2. I will apply single cell sequencing to:
a. Developing T cells from thymic samples.
b. Peripheral and CSF T cells from patients with LGI1 antibody encephalitis and control subjects.
3. LGI1 peptide-MHC tetramers will associate TCR sequences with their antigen-specificity and transcriptomic context.
4. Co-detection by indexing (CODEX) will then be used to characterise intrathymic LGI1 antigen-presenting cells.

Anticipated outcomes
1. The generation of datasets relating TCR sequences to LGI1 peptide binding, which will be ideal for future platforms using machine learning to understand antigen specificity.

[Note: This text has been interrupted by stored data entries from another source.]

## config.mk

```make
export PLATFORM = sky130hd
export DESIGN_NAME = mult_div_ctrl_flat
export DESIGN_NICKNAME = d
export VERILOG_FILES = /design/src/rtl/mult_div_ctrl_if.sv /design/src/rtl/mult_div_ctrl.sv /design/src/flat_wrapper.sv
export SDC_FILE = /design/constraint.sdc
export NUM_CORES = 1
export LEC_CHECK = 0
export BUFFER_PORTS_ARGS = -buffer_cell sky130_fd_sc_hd__buf_2
export CAP_MARGIN = 20
export CORE_UTILIZATION = 63
export CTS_BUF_LIST = sky130_fd_sc_hd__clkbuf_2
export CTS_CLUSTER_SIZE = 25
export DETAILED_ROUTE_END_ITERATION = 10
export PLACE_DENSITY = 0.83
export RECOVER_POWER = 25
export SYNTH_ARGS = -nofsm -noshare
export SYNTH_HDL_FRONTEND = slang
export SYNTH_SLANG_ARGS = --single-unit
```

## constraint.sdc

```tcl
create_clock -name clk -period 4.51 [get_ports clk]
set_input_delay 0.902 -clock clk [delete_from_list [all_inputs] [get_ports clk]]
set_output_delay 0.902 -clock clk [all_outputs]
set_load 0.01 [all_outputs]
```

## src/rtl/mult_div_ctrl_if.sv

```systemverilog
// Request/result bundle between the main multicycle controller (master)
// and the MULT/DIV sequencer (slave).
interface mult_div_ctrl_if #(
    parameter int WIDTH = 32
);
    logic             start;
    logic [1:0]       op;
    logic [WIDTH-1:0] a;
    logic [WIDTH-1:0] b;
    logic             busy;
    logic             done;
    logic             div_by_zero;
    logic [WIDTH-1:0] hi;
    logic [WIDTH-1:0] lo;

    modport master (
        output start, op, a, b,
        input  busy, done, div_by_zero, hi, lo
    );

    modport slave (
        input  start, op, a, b,
        output busy, done, div_by_zero, hi, lo
    );
endinterface

```

## src/rtl/mult_div_ctrl.sv

```systemverilog
// Multicycle MULT/MULTU/DIV/DIVU sequencer: shift-add multiply or restoring
// divide on operand magnitudes, one bit per clock, with sign fix-up at the end.
module mult_div_ctrl #(
    parameter int WIDTH = 32
) (
    input  logic            clk,
    input  logic            reset_n,
    mult_div_ctrl_if.slave  bus
);
    localparam int CW = (WIDTH > 1) ? $clog2(WIDTH) : 1;

    typedef enum logic [1:0] {S_IDLE, S_PREP, S_RUN, S_FIX} state_t;

    state_t             state_q;
    logic [1:0]         op_q;
    logic [WIDTH-1:0]   a_q;
    logic [WIDTH-1:0]   b_q;
    logic [WIDTH-1:0]   opnd_q;      // multiplicand or divisor magnitude
    logic [2*WIDTH-1:0] acc_q;       // mult: product:multiplier, div: remainder:quotient
    logic [CW-1:0]      cnt_q;
    logic               neg_res_q;   // product / quotient sign
    logic               neg_rem_q;   // remainder follows the dividend
    logic               dbz_q;
    logic               busy_q;
    logic               done_q;
    logic               dbz_out_q;
    logic [WIDTH-1:0]   hi_q;
    logic [WIDTH-1:0]   lo_q;

    logic               is_signed;
    logic               is_div;
    logic               a_neg;
    logic               b_neg;
    logic [WIDTH-1:0]   a_mag;
    logic [WIDTH-1:0]   b_mag;
    logic [WIDTH:0]     mul_sum;
    logic [2*WIDTH-1:0] mul_acc_d;
    logic [WIDTH:0]     rem_sh;
    logic [WIDTH:0]     rem_diff;
    logic               rem_ge;
    logic [2*WIDTH-1:0] div_acc_d;
    logic [2*WIDTH-1:0] prod_d;
    logic [WIDTH-1:0]   quo_d;
    logic [WIDTH-1:0]   rem_d;

    // Operand magnitudes, one multiply/divide step, and sign-corrected results.
    always_comb begin
        is_signed = ~op_q[0];
        is_div    = op_q[1];
        a_neg     = is_signed & a_q[WIDTH-1];
        b_neg     = is_signed & b_q[WIDTH-1];
        a_mag     = a_neg ? -a_q : a_q;
        b_mag     = b_neg ? -b_q : b_q;

        // Carry out of the upper-half add lands in the MSB after the shift.
        mul_sum   = {1'b0, acc_q[2*WIDTH-1:WIDTH]} + (acc_q[0] ? {1'b0, opnd_q} : '0);
        mul_acc_d = {mul_sum, acc_q[WIDTH-1:1]};

        // Shifted remainder needs WIDTH+1 bits: it can exceed the divisor's range.
        rem_sh    = acc_q[2*WIDTH-1:WIDTH-1];
        rem_diff  = rem_sh - {1'b0, opnd_q};
        rem_ge    = (rem_sh >= {1'b0, opnd_q});
        div_acc_d = {(rem_ge ? rem_diff[WIDTH-1:0] : rem_sh[WIDTH-1:0]),
                     acc_q[WIDTH-2:0], rem_ge};

        prod_d    = neg_res_q ? -acc_q : acc_q;
        quo_d     = neg_res_q ? -acc_q[WIDTH-1:0] : acc_q[WIDTH-1:0];
        rem_d     = neg_rem_q ? -acc_q[2*WIDTH-1:WIDTH] : acc_q[2*WIDTH-1:WIDTH];
    end

    // Sequencer FSM with registered handshake and result outputs.
    always_ff @(posedge clk or negedge reset_n) begin
        if (!reset_n) begin
            state_q   <= S_IDLE;
            op_q      <= '0;
            a_q       <= '0;
            b_q       <= '0;
            opnd_q    <= '0;
            acc_q     <= '0;
            cnt_q     <= '0;
            neg_res_q <= 1'b0;
            neg_rem_q <= 1'b0;
            dbz_q     <= 1'b0;
            busy_q    <= 1'b0;
            done_q    <= 1'b0;
            dbz_out_q <= 1'b0;
            hi_q      <= '0;
            lo_q      <= '0;
        end else begin
            done_q    <= 1'b0;
            dbz_out_q <= 1'b0;
            case (state_q)
                S_IDLE: begin
                    if (bus.start) begin
                        op_q    <= bus.op;
                        a_q     <= bus.a;
                        b_q     <= bus.b;
                        busy_q  <= 1'b1;
                        state_q <= S_PREP;
                    end
                end
                S_PREP: begin
                    neg_res_q <= a_neg ^ b_neg;
                    neg_rem_q <= a_neg;
                    cnt_q     <= '0;
                    if (is_div) begin
                        acc_q  <= {{WIDTH{1'b0}}, a_mag};
                        opnd_q <= b_mag;
                    end else begin
                        acc_q  <= {{WIDTH{1'b0}}, b_mag};
                        opnd_q <= a_mag;
                    end
                    if (is_div && (b_q == '0)) begin
                        dbz_q   <= 1'b1;
                        state_q <= S_FIX;
                    end else begin
                        dbz_q   <= 1'b0;
                        state_q <= S_RUN;
                    end
                end
                S_RUN: begin
                    acc_q <= is_div ? div_acc_d : mul_acc_d;
                    cnt_q <= cnt_q + CW'(1);
                    if (cnt_q == CW'(WIDTH - 1)) begin
                        state_q <= S_FIX;
                    end
                end
                S_FIX: begin
                    if (dbz_q) begin
                        hi_q <= a_q;
                        lo_q <= '1;
                    end else if (is_div) begin
                        hi_q <= rem_d;
                        lo_q <= quo_d;
                    end else begin
                        hi_q <= prod_d[2*WIDTH-1:WIDTH];
                        lo_q <= prod_d[WIDTH-1:0];
                    end
                    done_q    <= 1'b1;
                    dbz_out_q <= dbz_q;
                    busy_q    <= 1'b0;
                    state_q   <= S_IDLE;
                end
                default: state_q <= S_IDLE;
            endcase
        end
    end

    assign bus.busy        = busy_q;
    assign bus.done        = done_q;
    assign bus.div_by_zero = dbz_out_q;
    assign bus.hi          = hi_q;
    assign bus.lo          = lo_q;
endmodule

```

## src/flat_wrapper.sv

```systemverilog
// flat-port wrapper written by rule: the top's interface ports become plain ports
module mult_div_ctrl_flat 
#(
    parameter int WIDTH = 32
)
  (clk, reset_n, bus_start, bus_op, bus_a, bus_b, bus_busy, bus_done, bus_div_by_zero, bus_hi, bus_lo);
  mult_div_ctrl_if #(.WIDTH(WIDTH)) bus_i ();
  input  logic clk;
  input  logic reset_n;
  input wire logic [$bits(bus_i.start)-1:0] bus_start;
  input wire logic [$bits(bus_i.op)-1:0] bus_op;
  input wire logic [$bits(bus_i.a)-1:0] bus_a;
  input wire logic [$bits(bus_i.b)-1:0] bus_b;
  output wire logic [$bits(bus_i.busy)-1:0] bus_busy;
  output wire logic [$bits(bus_i.done)-1:0] bus_done;
  output wire logic [$bits(bus_i.div_by_zero)-1:0] bus_div_by_zero;
  output wire logic [$bits(bus_i.hi)-1:0] bus_hi;
  output wire logic [$bits(bus_i.lo)-1:0] bus_lo;
  assign bus_i.start = bus_start;
  assign bus_i.op = bus_op;
  assign bus_i.a = bus_a;
  assign bus_i.b = bus_b;
  assign bus_busy = bus_i.busy;
  assign bus_done = bus_i.done;
  assign bus_div_by_zero = bus_i.div_by_zero;
  assign bus_hi = bus_i.hi;
  assign bus_lo = bus_i.lo;
  mult_div_ctrl #(.WIDTH(WIDTH)) u_core (.clk(clk), .reset_n(reset_n), .bus(bus_i));
endmodule
```

==> impl_metrics.yaml, run 1 <==
die:
  die_w_um: 169
  ios: 136
  rows: 60
  coreArea_um2: 27100
  dieHeight_um: 169
  start_util_pct: 64.5
  dieArea_um2: 28400
synthesis:
  synthArstFlopShare_pct: 100
  netlist_top_cells_area: "dfrtp_1 (34%), ha_1 (5.3%), xnor2_1 (5.2%)"
  synth_area_um2: 17500
  ys_warn_count: 0
  synth-seq-area-share_pct: 34.2
  synthCells: 1993
  yosys.area.top_type: "dfrtp_1"
  synth_nets: 2138
  yosys_most_used_dff: "dfrtp_1"
  synth_top_area_share_pct: 34.2
  synth_edf_count: 0
  ys_ff_latch: 239
  netlist-cell-type-count: 84
  syn_avg_cell_area_um2: 8.77
placement:
  dpl_cell_area_um2: 18300
  place_inst: 2405
  gp_congestion: 1.04
  dp_hpwl_um: 42600
  port_buffers: 135
timing:
  max_freq_mhz: 248
  maxSlewViolCount: 170
  slew_headroom_pct: -83.0
  setup_tns_ns: 0
  min_period_ns: 4.03
  fin_skew_ns: 0.0889
  setup_viol: 0
  period_share_pct: 89.4
  tightest_slew_ns: 2.75
  grt_setup_unrepaired: "false"
  hold_viol_final: 0
grt:
  grt_pass1_vias: 16000
  grt.total_usage_pct: 40.8
  overflow: 0
  grt_max_degree: 109
  grt_pass1_wl_um: 88900
  antenna_found_initial: 3
clock_network:
  cts.repair.resized: 0
  cts_max_path_buffers: 3
  holdBufCountCts: 0
  cts_root_buf: "clkbuf_2"
  cts_tree: "yes"
  numCtsBuffers: 66
  insertion_delay_ns: 0.90
  cts.sinks: 239
  clk_pin_slew_ns: 0.09
  post_cts_buffers: 0
  htreeDepth: 3
setup_path:
  crit_start: "u_core.acc_q[34]"
  cp_top_family: "compound AO/OA/AOI/OAI gates"
  r2r_end: "u_core.acc_q[63]"
  critPathMaxFanout: 21
  cpPeakStageDelay_ns: 0.65
  path_depth: 11
  timing.setup.critical_path_class: "flop to flop"
  r2r-start: "u_core.acc_q[34]"
  path_cells: "ha_1 > a21o_1 > a21oi_1 > nand3_1 > a31oi_1 > a21boi_1 > o211ai_2 > nand2_1 > buf_4 > o311ai_0 > o2bb2ai_1"
  r2r_setup_slack_ns: 0.48
  critPathSlowestCell: "o211ai_2"
  reg2reg_depth: 11
  critPathRequiredTime_ns: 5.24
  worstPathArrival_ns: 4.76
  critical_path.endpoint: "u_core.acc_q[63]"
  cp_num_buf_inv: 1
  cp-start-kind: "flop"
  cp-end-kind: "flop"
layout:
  nNetsFinal: 2246
  area_growth_pct: 7.82
  regArea_um2: 5980
  final_layout_size_suffix_gt1_share_pct: 17.9
  stdcell_area_um2: 18800
  multi_input_area_um2: 10700
  nFillCells: 2210
  stdcell_count: 2510
route:
  vias: 16800
  routed_wl_um: 57500
  ant_nets: 0
  firstDrtPassIters: 5
  drc: 0
  routed_via_density: 6.69
  wire_per_inst_um: 22.9
  drt_iter0_drc: 2074
run:
  drv_cap: 2
hold_path:
  hold_class: "primary input to flop"
run_status:
  failed_checks: "max-capacitance violations, max-slew violations"
  status: "complete, but fails checks"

2. Production of a high-resolution map of LGI1-reactivity in T cells from thymic selection through peripheral blood to CSF as a key, disease-relevant compartment, and correlate this with treatment effects and relapse prediction.
3. Identification of T cell-mediated immunological mechanisms that represent attractive novel therapeutic targets to address a key clinical need in LGI1 antibody encephalitis patients.
4. Use of LGI1 antibody encephalitis as a paradigm to highlight the underappreciated importance of T cells in other autoantibody-associated diseases.